The roots of \(\left( \ln \left( \frac{p}{5} \right) \right) \left( \cosh (x-2) - 1 \right)\) are \(p=2\) and \(p=5\text{.}\) The right side is negative for \(p=1\text{,}\) so the trajectory is downward on \((0,2)\text{.}\) The right side is negative for \(p=3\text{,}\) so the trajectory is downward on \((2,5)\text{.}\) The right side is positive for \(p=6\text{,}\) so the trajectory is upward on \((5,\infty)\text{.}\) Figure 2.9.5 shows the phase line.

The slope field for \(\frac{dy}{dx} = \frac{1}{x^2 + y^2 + 1}\) is in Figure 2.9.6. The solutions appear to be functions with slow growth between two horizontal asymptotes. They resemble arctangent functions. Their domains are \(\RR\) and their ranges seem to be fixed between the asymptotes.

The slope field for \(\frac{dy}{dx} = (x+4)(y-2)\) is in Figure 2.9.7. The function approach then diverge away from the line \(y=2\text{.}\) It’s not clear is they have vertical asymptotes or just fast growth. They might resemble quartic functions if they do not have asymptotes, where the vertex of the quartic is on the line \(x=-4\text{.}\) Their domains seem to be \(\RR\) and the ranges are likely bounded below or above, depending on a starting position. Note that \(y-2\) is also a singular solution that I can see in the slope field.

The slope field for \(\frac{dy}{dx} = \frac{x}{y^3}\) is in Figure 2.9.8. First, the functions are undefined when \(y-0\text{,}\) so there is a family above the \(x\) axis and a family below the \(x\) axis. I can see from the slope field that these mirror each other. In the first and fourth quadrants, the functions diverge away from the \(x\) axis and look to approach horizontal asymptotes as \(x \rightarrow \infty\) (though this may simply be very slow growth). Their domains look like \((a, \infty)\text{,}\) where \(a\) is a starting point on the \(x\) axis, and their ranges seem to be \((0, \pm h)\text{,}\) where \(h\) is the \(y\) value of the asymptotes. For the second and third quadrants, the functions start from horizontal asymptotes and diverge toward the \(x\) axis. Their domains seem to be \((-\infty, -a)\text{,}\) where \(-a\) is a point on the \(x\) axis, and their ranges seem to be \((0, \pm h)\) where \(h\) is the height of the asymptote. If I connect the positive and negative pieces, I get horizontal quartic-like paths.

The slope field for \(\frac{dy}{dx} = y \ln x\) is in Figure 2.9.9. The solutions have domain \((0, \infty)\) to satisfy the \(\ln x\) inclusion in the equation. They are mirrored above and belod the \(x\) axis. They look to start descending steelply from the \(y\) axis, reach a max or min at \(y = \pm h\text{,}\) then diverge away from the axis again. They have vertical asymptotes at \(x=0\text{.}\) Their ranges seem to be \((\pm h, \pm \infty)\text{.}\) Note I can also see the \(y=0\) singular solution in the slope field.

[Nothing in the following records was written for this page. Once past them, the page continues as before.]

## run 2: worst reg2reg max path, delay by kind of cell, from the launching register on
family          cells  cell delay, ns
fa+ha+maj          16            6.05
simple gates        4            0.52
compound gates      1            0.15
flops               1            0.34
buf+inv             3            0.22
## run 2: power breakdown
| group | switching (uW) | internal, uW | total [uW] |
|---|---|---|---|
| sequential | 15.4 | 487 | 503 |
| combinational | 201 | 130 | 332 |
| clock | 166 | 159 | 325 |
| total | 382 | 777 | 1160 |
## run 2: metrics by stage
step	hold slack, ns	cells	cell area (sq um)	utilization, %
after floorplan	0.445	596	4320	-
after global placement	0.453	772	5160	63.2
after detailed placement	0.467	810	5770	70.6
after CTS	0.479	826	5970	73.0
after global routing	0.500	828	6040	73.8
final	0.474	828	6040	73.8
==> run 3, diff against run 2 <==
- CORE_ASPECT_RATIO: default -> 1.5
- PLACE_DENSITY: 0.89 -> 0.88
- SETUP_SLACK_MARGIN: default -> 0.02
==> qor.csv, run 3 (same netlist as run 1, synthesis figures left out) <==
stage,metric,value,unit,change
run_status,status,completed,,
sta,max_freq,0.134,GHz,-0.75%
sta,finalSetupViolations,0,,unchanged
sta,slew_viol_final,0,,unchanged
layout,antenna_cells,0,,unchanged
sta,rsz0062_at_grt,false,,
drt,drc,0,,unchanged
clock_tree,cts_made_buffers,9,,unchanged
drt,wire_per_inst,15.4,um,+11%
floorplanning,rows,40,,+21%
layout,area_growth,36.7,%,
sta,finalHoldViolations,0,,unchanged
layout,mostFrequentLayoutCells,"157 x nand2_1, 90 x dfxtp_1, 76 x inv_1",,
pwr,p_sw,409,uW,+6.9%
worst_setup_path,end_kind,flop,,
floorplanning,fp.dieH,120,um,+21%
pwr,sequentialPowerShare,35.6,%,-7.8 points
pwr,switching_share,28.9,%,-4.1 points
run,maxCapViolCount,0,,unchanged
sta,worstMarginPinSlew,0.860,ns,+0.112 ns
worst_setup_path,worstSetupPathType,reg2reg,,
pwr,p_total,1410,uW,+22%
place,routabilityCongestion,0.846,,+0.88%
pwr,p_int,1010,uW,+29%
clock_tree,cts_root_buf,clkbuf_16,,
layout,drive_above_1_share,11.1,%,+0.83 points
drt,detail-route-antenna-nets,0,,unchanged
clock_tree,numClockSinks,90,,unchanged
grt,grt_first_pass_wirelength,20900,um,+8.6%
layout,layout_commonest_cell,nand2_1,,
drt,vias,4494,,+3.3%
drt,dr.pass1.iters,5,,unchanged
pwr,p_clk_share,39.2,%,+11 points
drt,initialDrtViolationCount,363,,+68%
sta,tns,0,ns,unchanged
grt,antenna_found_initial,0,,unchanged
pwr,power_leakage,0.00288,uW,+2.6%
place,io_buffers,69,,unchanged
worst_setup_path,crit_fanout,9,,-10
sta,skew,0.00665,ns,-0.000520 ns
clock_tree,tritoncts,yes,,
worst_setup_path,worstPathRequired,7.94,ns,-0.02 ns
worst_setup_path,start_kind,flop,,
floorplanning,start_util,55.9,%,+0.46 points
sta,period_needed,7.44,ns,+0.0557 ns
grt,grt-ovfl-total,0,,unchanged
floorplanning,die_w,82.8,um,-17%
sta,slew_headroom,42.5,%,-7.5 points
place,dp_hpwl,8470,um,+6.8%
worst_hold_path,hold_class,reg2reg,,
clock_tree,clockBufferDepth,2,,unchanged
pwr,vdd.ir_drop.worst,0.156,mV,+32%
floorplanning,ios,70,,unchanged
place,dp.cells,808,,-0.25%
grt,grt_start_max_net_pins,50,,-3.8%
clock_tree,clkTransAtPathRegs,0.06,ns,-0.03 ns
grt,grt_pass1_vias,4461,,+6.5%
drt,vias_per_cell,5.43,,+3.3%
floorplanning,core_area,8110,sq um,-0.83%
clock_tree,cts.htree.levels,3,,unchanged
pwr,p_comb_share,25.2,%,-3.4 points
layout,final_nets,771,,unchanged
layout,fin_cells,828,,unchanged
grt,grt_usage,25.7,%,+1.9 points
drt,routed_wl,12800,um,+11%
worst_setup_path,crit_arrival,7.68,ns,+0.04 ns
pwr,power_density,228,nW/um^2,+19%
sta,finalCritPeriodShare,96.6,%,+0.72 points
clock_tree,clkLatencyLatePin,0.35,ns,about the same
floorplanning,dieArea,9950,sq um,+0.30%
[src/rtl/kpke_ct_encoder_pkg.sv]
// Shared constants, types and FSM encoding for the K-PKE ciphertext packer.
// Optional build macro consumed by the encoder: KPKE_CT_ENC_RANGE_CHECK_EN.
package kpke_ct_encoder_pkg;

    localparam int K  = 3;
    localparam int N  = 256;
    localparam int Q  = 3329;
    localparam int DU = 10;
    localparam int DV = 4;

    localparam int C_BYTES    = N / 8 * (K * DU + DV);
    localparam int U_COEFFS   = K * N;
    localparam int ALL_COEFFS = K * N + N;

    localparam int ACC_W  = 18;
    localparam int BC_W   = 5;
    localparam int CNT_W  = 10;
    localparam int BCNT_W = 11;

    // floor(n / Q) == (n * RECIP_M) >> RECIP_SHIFT holds for every n below 2^23
    localparam int          RECIP_SHIFT = 35;
    localparam logic [23:0] RECIP_M     =
        24'(((64'd1 << RECIP_SHIFT) + 64'(Q) - 64'd1) / 64'(Q));

    typedef logic [11:0] coeff_t;

    typedef enum logic [1:0] {
        ST_IDLE = 2'd0,
        ST_U    = 2'd1,
        ST_V    = 2'd2,
        ST_DONE = 2'd3
    } state_e;

endpackage

[src/rtl/kpke_ct_encoder_if.sv]
// Coefficient input stream and packed-byte output stream of the ciphertext packer.
interface kpke_ct_encoder_if;
    import kpke_ct_encoder_pkg::*;

    coeff_t      coeff;
    logic        coeff_valid;
    logic        coeff_ready;
    logic [7:0]  byte_out;
    logic        byte_valid;
    logic        byte_ready;
    logic        byte_last;

    modport master (
        output coeff,
        output coeff_valid,
        input  coeff_ready,
        input  byte_out,
        input  byte_valid,
        output byte_ready,
        input  byte_last
    );

    modport slave (
        input  coeff,
        input  coeff_valid,
        output coeff_ready,
        output byte_out,
        output byte_valid,
        input  byte_ready,
        output byte_last
    );

endinterface

[src/rtl/kpke_ct_encoder_compress.sv]
// Combinational Compress_d: round(x * 2^d / Q) mod 2^d via reciprocal multiply, d chosen at run time.
module kpke_ct_encoder_compress
    import kpke_ct_encoder_pkg::*;
(
    input  coeff_t      x_i,
    input  logic [3:0]  d_i,
    output logic [9:0]  c_o
);

    logic [22:0] num;
    logic [46:0] prod;
    logic [9:0]  mask;

    always_comb begin
        num  = (23'(x_i) << d_i) + 23'd1664;
        prod = 47'(num) * 47'(RECIP_M);
        mask = (10'd1 << d_i) - 10'd1;
        c_o  = 10'(prod >> RECIP_SHIFT) & mask;
    end

endmodule
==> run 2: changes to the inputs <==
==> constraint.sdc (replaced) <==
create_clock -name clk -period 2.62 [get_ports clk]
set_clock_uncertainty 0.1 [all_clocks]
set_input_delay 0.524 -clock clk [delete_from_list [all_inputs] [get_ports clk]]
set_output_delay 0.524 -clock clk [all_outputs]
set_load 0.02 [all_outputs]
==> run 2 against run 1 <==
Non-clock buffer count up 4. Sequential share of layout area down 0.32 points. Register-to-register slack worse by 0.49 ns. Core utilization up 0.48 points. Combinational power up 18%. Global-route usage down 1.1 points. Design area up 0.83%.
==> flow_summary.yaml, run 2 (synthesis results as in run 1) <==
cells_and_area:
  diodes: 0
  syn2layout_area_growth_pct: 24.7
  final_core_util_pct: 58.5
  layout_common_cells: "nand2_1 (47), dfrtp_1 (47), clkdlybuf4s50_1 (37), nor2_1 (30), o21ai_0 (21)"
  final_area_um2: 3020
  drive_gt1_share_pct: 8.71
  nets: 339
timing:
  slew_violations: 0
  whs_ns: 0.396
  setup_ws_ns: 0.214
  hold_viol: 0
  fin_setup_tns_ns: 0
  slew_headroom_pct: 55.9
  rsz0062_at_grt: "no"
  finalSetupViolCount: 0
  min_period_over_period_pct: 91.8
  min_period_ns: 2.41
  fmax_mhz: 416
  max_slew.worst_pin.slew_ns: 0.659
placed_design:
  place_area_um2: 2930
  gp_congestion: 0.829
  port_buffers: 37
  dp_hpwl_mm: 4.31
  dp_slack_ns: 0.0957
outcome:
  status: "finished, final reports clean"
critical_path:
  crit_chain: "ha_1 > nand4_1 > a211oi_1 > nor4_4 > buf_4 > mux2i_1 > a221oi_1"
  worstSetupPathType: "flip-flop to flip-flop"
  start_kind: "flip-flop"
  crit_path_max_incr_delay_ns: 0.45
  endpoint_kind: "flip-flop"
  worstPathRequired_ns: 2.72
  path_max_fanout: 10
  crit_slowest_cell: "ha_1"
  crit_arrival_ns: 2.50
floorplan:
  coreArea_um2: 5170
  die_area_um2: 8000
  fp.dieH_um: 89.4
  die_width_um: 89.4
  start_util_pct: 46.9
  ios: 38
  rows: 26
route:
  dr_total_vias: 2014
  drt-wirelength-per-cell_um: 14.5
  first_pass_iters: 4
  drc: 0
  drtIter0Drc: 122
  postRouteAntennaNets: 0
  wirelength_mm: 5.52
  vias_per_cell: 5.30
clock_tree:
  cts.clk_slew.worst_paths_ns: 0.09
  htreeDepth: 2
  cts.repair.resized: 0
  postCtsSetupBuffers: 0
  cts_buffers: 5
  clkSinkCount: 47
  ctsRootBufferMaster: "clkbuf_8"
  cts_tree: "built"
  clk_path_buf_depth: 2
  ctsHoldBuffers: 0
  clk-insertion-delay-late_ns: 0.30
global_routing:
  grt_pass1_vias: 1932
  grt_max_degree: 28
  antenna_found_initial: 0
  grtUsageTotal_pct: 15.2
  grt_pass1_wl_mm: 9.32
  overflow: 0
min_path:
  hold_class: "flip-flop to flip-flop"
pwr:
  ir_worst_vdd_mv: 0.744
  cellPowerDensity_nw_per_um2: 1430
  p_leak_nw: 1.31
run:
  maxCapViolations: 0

The slope field for \(\frac{dy}{dx} = x^2 + y^2\) is in Figure 2.9.10. The solutions look to be steep function starting at one vertical asymptote and ending at another (unless, again, the asymptotes are just rapid growth). The function that passes through the origin looks either like a tangent function or a high power odd polynomial \(x^{2n+1}\text{.}\) The later is perhaps more likely, since there is a zero tangent at the origin. However, other function in the family lack this horizontal tangent. In any case, the range is clearly unbounded and the domain is either unbounded or fixed between the two vertical asymptotes.